[Records to use — start]

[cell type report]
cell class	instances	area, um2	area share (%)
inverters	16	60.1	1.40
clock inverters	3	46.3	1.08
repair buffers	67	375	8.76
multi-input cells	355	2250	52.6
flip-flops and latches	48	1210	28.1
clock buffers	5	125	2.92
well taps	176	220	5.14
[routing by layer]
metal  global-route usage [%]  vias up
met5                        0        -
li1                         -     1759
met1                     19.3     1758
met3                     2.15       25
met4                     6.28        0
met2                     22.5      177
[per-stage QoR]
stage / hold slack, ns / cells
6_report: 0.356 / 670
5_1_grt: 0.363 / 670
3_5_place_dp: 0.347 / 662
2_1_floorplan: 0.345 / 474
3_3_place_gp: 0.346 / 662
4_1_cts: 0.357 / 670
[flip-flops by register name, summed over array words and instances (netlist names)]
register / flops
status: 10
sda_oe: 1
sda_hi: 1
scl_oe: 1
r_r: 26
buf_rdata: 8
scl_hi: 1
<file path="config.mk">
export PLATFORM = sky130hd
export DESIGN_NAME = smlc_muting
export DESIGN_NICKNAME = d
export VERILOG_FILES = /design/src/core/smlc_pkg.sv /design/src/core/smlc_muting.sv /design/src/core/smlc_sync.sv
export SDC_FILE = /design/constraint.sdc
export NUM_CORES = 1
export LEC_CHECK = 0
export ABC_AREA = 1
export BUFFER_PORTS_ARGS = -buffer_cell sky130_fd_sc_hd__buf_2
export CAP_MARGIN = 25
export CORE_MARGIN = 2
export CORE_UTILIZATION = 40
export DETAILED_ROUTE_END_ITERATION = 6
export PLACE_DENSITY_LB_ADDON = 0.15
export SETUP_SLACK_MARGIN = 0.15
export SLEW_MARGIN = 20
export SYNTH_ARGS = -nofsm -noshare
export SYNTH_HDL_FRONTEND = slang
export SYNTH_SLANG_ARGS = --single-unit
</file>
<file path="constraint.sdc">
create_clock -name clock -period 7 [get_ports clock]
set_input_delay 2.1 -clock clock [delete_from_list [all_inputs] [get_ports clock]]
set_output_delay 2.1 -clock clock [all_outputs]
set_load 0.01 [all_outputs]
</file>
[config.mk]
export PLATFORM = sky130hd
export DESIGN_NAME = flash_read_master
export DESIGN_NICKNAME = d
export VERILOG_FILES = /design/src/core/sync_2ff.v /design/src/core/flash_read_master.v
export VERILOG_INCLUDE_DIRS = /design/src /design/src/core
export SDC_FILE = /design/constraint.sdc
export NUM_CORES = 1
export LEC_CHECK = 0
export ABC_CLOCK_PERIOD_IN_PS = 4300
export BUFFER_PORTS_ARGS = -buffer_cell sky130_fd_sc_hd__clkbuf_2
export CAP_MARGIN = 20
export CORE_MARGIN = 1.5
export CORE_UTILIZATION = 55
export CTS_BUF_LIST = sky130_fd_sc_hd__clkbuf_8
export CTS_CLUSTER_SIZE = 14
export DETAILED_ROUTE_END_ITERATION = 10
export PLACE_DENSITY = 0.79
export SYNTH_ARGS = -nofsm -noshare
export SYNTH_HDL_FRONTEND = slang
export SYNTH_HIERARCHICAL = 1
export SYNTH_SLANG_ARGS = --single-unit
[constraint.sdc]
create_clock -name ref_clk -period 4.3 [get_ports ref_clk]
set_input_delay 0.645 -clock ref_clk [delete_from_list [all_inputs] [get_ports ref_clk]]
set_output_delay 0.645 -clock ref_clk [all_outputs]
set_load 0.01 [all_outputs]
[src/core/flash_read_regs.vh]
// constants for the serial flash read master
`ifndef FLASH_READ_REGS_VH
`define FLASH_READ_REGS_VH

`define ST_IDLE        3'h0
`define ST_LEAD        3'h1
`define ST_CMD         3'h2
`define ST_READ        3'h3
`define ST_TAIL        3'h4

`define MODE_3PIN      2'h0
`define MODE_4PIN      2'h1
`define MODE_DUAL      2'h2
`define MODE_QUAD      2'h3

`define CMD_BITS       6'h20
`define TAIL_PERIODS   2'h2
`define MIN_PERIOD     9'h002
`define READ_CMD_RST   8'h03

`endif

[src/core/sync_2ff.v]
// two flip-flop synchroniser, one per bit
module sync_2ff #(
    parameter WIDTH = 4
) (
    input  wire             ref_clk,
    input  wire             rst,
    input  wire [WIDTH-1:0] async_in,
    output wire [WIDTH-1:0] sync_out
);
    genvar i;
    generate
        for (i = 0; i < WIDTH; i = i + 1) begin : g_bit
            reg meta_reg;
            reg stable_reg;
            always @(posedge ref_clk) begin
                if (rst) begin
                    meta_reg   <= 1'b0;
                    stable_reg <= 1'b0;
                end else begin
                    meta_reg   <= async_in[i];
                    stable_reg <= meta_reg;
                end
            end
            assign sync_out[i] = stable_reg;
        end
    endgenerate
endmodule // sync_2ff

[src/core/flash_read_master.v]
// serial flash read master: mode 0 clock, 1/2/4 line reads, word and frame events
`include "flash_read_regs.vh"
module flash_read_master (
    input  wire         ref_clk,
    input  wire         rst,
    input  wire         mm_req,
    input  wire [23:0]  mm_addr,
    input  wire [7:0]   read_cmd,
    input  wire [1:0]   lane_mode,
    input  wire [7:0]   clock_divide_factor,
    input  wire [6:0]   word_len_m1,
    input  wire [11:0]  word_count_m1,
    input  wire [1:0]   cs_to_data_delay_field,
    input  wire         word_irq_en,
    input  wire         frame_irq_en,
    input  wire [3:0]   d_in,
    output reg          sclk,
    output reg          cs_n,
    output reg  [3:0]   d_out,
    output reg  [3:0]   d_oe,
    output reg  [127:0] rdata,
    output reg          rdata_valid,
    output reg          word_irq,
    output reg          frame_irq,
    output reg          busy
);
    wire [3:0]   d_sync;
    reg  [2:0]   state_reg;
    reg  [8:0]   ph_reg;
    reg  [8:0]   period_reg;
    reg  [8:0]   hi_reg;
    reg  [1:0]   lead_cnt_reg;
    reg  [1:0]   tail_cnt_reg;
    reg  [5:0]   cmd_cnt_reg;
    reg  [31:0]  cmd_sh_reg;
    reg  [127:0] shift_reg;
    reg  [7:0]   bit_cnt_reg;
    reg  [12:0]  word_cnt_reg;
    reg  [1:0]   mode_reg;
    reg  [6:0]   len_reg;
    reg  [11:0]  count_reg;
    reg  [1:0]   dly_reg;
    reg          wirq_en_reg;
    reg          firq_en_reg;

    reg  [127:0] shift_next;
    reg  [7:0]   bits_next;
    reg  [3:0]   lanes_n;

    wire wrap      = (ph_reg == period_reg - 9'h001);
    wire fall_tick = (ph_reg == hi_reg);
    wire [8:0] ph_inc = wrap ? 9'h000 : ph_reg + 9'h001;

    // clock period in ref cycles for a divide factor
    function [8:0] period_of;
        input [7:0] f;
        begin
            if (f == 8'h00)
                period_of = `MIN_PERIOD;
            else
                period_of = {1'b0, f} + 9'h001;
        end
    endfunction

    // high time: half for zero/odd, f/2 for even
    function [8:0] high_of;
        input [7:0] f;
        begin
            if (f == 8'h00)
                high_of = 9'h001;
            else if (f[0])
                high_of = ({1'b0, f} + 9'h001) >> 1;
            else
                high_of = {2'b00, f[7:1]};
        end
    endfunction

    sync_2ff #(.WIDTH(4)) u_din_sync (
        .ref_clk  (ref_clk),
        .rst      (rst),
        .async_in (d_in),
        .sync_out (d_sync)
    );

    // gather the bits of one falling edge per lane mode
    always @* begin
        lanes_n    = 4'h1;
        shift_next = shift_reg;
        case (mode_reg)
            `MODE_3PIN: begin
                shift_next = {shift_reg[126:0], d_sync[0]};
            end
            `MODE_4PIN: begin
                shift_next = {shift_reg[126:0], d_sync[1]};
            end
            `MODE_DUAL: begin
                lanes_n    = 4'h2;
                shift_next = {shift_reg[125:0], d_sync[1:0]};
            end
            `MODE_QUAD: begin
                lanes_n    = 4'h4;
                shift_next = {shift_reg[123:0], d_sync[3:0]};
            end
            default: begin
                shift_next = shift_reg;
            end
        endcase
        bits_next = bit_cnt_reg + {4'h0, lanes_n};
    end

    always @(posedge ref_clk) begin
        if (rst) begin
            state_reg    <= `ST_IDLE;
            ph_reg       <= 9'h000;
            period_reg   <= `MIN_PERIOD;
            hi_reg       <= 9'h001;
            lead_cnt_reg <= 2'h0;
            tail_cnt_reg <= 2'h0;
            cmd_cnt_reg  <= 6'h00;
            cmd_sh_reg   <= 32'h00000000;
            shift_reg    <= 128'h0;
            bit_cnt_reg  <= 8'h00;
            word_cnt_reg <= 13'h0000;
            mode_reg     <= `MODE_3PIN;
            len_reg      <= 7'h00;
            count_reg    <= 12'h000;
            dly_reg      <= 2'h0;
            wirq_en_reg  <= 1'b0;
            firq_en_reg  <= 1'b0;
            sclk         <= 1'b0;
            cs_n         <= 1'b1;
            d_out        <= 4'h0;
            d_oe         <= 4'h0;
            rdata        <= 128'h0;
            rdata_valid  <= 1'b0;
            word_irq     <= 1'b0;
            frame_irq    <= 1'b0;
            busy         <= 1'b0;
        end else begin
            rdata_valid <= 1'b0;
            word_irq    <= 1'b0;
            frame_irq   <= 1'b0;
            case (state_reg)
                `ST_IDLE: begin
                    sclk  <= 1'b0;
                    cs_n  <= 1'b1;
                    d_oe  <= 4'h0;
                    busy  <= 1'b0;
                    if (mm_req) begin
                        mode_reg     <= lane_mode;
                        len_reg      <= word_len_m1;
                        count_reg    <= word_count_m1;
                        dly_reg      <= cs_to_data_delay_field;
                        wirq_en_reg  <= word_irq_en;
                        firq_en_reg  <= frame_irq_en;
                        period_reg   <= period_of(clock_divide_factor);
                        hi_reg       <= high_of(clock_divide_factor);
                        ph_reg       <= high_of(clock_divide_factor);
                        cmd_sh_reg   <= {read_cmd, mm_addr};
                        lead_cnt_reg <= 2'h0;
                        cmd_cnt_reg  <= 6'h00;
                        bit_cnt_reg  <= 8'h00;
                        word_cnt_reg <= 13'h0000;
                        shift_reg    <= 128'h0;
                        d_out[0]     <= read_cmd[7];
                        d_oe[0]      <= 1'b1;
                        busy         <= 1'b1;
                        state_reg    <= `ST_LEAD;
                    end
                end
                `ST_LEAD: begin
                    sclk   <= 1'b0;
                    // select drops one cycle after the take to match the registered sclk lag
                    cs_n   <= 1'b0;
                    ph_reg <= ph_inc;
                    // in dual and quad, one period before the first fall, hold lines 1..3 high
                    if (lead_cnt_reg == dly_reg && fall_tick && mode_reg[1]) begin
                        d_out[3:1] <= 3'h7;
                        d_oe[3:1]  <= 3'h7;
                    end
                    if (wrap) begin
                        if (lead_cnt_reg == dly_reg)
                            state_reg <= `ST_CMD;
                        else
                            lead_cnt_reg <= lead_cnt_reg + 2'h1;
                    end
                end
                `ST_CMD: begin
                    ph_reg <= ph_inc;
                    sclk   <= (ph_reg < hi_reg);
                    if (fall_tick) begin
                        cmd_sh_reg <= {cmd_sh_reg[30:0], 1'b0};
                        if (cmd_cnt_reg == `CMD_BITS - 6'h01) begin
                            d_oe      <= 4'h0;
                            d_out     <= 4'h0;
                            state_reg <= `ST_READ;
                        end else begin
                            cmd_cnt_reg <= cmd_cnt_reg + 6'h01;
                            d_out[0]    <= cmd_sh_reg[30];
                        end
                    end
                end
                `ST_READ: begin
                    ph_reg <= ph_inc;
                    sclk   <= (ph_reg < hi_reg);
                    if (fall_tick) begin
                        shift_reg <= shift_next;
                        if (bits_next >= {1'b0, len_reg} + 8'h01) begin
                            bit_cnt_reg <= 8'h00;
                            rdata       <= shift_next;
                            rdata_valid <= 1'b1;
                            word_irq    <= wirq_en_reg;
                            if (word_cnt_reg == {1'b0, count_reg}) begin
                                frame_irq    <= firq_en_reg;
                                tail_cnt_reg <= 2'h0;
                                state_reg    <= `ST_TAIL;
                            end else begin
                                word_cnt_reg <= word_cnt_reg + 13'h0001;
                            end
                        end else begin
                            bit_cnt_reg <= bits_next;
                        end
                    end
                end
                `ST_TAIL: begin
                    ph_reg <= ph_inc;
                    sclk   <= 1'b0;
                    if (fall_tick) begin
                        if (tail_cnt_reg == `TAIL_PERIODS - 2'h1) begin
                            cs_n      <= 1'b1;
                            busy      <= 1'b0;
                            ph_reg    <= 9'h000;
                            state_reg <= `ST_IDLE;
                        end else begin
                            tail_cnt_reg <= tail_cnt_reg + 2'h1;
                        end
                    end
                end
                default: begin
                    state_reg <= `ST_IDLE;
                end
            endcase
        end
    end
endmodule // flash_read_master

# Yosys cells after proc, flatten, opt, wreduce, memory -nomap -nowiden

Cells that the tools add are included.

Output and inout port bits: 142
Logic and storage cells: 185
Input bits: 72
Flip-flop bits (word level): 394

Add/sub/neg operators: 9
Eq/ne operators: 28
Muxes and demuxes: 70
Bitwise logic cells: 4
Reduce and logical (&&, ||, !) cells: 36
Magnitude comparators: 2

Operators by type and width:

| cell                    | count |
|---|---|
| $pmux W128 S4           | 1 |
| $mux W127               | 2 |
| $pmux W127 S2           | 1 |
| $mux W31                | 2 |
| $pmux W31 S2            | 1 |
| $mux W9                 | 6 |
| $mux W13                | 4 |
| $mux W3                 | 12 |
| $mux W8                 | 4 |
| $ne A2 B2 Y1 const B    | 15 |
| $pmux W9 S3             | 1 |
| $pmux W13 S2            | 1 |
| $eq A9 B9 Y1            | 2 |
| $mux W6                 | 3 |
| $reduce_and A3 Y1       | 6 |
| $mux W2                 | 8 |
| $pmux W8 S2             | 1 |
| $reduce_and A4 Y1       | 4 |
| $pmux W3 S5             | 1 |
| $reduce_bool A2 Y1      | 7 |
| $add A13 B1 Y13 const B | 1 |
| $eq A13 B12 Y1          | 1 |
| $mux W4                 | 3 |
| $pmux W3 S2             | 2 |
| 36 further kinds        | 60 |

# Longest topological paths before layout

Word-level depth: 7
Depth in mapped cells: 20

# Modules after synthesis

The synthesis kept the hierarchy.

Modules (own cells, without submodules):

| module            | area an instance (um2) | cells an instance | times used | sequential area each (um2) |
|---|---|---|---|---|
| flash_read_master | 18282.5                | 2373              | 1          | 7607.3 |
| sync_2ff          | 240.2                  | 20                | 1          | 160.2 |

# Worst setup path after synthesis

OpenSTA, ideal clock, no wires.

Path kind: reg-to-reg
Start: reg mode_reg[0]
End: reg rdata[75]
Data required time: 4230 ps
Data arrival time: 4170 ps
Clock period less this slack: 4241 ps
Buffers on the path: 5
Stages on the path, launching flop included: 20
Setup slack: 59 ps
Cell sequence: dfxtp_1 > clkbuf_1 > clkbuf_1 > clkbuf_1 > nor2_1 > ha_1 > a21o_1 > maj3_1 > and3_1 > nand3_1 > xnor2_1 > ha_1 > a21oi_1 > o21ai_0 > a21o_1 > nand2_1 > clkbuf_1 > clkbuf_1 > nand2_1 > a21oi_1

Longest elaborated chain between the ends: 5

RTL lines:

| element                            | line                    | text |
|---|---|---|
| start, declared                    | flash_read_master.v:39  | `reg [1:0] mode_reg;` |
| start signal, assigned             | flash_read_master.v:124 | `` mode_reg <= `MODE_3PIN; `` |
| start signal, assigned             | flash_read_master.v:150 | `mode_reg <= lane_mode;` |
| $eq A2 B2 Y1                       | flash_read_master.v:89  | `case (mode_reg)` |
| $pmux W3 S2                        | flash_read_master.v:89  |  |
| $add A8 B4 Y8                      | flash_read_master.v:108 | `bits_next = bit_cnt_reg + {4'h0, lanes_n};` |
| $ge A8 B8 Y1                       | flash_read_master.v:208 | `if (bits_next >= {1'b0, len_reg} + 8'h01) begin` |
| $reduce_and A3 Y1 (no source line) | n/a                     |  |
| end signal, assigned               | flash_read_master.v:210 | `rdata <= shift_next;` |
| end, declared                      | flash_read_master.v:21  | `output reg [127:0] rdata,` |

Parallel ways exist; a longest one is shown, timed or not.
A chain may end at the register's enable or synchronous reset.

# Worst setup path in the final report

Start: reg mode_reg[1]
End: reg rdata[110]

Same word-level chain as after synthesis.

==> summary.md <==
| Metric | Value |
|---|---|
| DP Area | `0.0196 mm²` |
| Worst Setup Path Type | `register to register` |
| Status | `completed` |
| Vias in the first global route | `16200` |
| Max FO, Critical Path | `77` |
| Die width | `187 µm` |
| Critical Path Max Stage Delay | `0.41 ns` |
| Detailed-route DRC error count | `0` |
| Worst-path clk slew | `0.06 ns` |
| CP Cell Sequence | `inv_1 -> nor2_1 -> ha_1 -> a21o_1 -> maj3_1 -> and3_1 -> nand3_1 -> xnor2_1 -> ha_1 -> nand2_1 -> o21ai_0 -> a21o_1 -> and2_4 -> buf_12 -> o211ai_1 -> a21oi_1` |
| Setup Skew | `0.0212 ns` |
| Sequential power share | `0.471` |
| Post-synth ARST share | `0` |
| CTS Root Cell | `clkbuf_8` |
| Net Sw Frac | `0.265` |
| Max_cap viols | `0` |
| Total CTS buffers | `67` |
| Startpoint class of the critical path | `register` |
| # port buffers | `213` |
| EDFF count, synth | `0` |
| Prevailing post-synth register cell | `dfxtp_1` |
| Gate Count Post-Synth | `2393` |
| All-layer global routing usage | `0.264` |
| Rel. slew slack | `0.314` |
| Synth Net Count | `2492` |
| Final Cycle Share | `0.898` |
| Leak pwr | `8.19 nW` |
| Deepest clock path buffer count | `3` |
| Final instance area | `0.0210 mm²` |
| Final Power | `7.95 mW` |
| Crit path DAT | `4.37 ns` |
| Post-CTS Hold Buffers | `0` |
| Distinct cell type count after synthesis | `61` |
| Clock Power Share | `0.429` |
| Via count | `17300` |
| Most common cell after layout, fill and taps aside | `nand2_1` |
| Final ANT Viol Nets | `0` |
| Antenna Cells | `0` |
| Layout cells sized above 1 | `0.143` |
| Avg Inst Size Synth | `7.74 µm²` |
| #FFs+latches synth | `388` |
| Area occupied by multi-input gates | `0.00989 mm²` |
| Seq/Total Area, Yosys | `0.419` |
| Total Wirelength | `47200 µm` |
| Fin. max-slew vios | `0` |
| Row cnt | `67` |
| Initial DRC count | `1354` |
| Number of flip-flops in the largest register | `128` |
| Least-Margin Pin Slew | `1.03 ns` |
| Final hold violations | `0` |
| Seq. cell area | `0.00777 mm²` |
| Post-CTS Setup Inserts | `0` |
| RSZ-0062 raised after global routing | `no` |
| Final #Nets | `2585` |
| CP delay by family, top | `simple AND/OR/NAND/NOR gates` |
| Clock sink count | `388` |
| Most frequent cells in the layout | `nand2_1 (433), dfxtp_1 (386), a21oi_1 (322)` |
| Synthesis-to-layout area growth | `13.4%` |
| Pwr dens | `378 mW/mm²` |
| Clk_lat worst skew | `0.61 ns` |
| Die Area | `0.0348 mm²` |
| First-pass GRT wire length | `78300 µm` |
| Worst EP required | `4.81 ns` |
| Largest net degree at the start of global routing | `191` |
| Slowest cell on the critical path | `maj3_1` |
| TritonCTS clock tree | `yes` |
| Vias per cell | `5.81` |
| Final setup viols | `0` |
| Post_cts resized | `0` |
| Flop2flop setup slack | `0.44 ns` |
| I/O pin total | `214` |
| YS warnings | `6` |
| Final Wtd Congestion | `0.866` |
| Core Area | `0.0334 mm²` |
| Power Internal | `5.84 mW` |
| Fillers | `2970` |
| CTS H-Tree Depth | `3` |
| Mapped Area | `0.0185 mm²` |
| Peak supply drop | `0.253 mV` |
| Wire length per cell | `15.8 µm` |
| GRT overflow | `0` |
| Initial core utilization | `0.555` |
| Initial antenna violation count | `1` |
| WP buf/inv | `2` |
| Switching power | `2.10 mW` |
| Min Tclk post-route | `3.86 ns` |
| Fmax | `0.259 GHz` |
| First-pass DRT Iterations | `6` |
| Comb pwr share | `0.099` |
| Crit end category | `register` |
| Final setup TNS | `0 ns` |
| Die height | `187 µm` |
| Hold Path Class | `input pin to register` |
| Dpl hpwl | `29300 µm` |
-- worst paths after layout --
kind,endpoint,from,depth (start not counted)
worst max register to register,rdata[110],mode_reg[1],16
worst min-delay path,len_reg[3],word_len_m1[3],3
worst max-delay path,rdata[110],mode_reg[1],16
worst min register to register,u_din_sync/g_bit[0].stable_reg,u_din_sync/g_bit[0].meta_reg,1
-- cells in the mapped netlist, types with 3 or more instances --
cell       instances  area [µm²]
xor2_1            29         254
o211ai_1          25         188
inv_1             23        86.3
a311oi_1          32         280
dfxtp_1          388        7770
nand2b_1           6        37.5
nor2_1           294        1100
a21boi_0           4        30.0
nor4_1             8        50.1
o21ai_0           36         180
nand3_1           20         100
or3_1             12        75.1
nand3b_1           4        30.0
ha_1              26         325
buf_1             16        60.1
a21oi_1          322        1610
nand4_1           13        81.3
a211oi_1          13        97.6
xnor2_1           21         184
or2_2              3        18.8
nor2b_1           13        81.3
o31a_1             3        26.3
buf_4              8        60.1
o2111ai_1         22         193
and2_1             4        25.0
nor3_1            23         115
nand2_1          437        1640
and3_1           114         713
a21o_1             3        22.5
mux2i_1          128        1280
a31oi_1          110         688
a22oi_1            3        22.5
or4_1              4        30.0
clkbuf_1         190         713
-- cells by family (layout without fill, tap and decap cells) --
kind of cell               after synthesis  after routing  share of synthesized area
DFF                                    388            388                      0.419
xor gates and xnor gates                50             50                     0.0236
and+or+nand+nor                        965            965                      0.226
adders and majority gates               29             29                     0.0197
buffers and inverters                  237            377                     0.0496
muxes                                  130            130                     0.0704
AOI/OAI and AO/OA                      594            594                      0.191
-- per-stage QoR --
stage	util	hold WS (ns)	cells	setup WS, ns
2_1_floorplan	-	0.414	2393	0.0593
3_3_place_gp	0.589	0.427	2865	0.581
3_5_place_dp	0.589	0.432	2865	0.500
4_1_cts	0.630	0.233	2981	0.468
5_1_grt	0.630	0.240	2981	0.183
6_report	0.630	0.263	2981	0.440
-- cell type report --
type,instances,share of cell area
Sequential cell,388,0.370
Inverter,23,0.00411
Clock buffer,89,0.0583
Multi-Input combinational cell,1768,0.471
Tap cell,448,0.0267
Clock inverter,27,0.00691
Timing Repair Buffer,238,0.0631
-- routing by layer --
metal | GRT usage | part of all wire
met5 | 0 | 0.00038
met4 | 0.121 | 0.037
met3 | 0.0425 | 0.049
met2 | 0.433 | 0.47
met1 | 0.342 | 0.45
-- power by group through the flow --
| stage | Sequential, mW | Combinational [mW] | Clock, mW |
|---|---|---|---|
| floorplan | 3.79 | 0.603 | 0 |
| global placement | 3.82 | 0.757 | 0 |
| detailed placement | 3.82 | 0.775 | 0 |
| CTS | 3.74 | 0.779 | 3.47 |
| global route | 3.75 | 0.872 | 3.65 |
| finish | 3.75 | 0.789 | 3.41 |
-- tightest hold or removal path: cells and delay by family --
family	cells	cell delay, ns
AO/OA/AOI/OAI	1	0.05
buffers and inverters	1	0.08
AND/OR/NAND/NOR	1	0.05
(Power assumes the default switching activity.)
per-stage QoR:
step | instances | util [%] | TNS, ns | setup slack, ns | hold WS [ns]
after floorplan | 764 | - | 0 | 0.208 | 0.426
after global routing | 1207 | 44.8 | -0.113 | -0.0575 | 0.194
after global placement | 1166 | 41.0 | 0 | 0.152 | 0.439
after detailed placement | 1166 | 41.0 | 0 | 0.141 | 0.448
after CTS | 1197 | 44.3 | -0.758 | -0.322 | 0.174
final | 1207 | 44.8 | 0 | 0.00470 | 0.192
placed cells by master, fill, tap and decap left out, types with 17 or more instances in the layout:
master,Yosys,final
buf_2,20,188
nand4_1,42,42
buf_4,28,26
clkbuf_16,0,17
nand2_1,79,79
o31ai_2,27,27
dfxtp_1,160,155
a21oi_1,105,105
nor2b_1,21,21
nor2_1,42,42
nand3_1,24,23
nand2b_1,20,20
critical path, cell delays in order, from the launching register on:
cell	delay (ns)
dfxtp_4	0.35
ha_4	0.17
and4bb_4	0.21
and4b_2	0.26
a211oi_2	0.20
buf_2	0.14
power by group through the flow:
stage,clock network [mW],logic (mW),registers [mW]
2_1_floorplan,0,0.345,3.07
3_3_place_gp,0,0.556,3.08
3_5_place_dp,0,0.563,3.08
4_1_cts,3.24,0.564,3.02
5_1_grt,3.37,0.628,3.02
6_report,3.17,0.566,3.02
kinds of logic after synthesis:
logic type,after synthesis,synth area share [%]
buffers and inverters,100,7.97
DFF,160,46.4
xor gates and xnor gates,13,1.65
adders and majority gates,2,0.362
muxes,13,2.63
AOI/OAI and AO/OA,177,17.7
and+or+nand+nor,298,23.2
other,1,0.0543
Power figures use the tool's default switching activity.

[Records to use — finish]

> **What the task requires**
Using the data above, transcribe the lines that run from the line with "a21oi_1,105,105" to the line with "adders and majority gates,2,0.362", both ends kept, and output nothing else.

> **Output**
a21oi_1,105,105
nor2b_1,21,21
nor2_1,42,42
nand3_1,24,23
nand2b_1,20,20
critical path, cell delays in order, from the launching register on:
cell	delay (ns)
dfxtp_4	0.35
ha_4	0.17
and4bb_4	0.21
and4b_2	0.26
a211oi_2	0.20
buf_2	0.14
power by group through the flow:
stage,clock network [mW],logic (mW),registers [mW]
2_1_floorplan,0,0.345,3.07
3_3_place_gp,0,0.556,3.08
3_5_place_dp,0,0.563,3.08
4_1_cts,3.24,0.564,3.02
5_1_grt,3.37,0.628,3.02
6_report,3.17,0.566,3.02
kinds of logic after synthesis:
logic type,after synthesis,synth area share [%]
buffers and inverters,100,7.97
DFF,160,46.4
xor gates and xnor gates,13,1.65
adders and majority gates,2,0.362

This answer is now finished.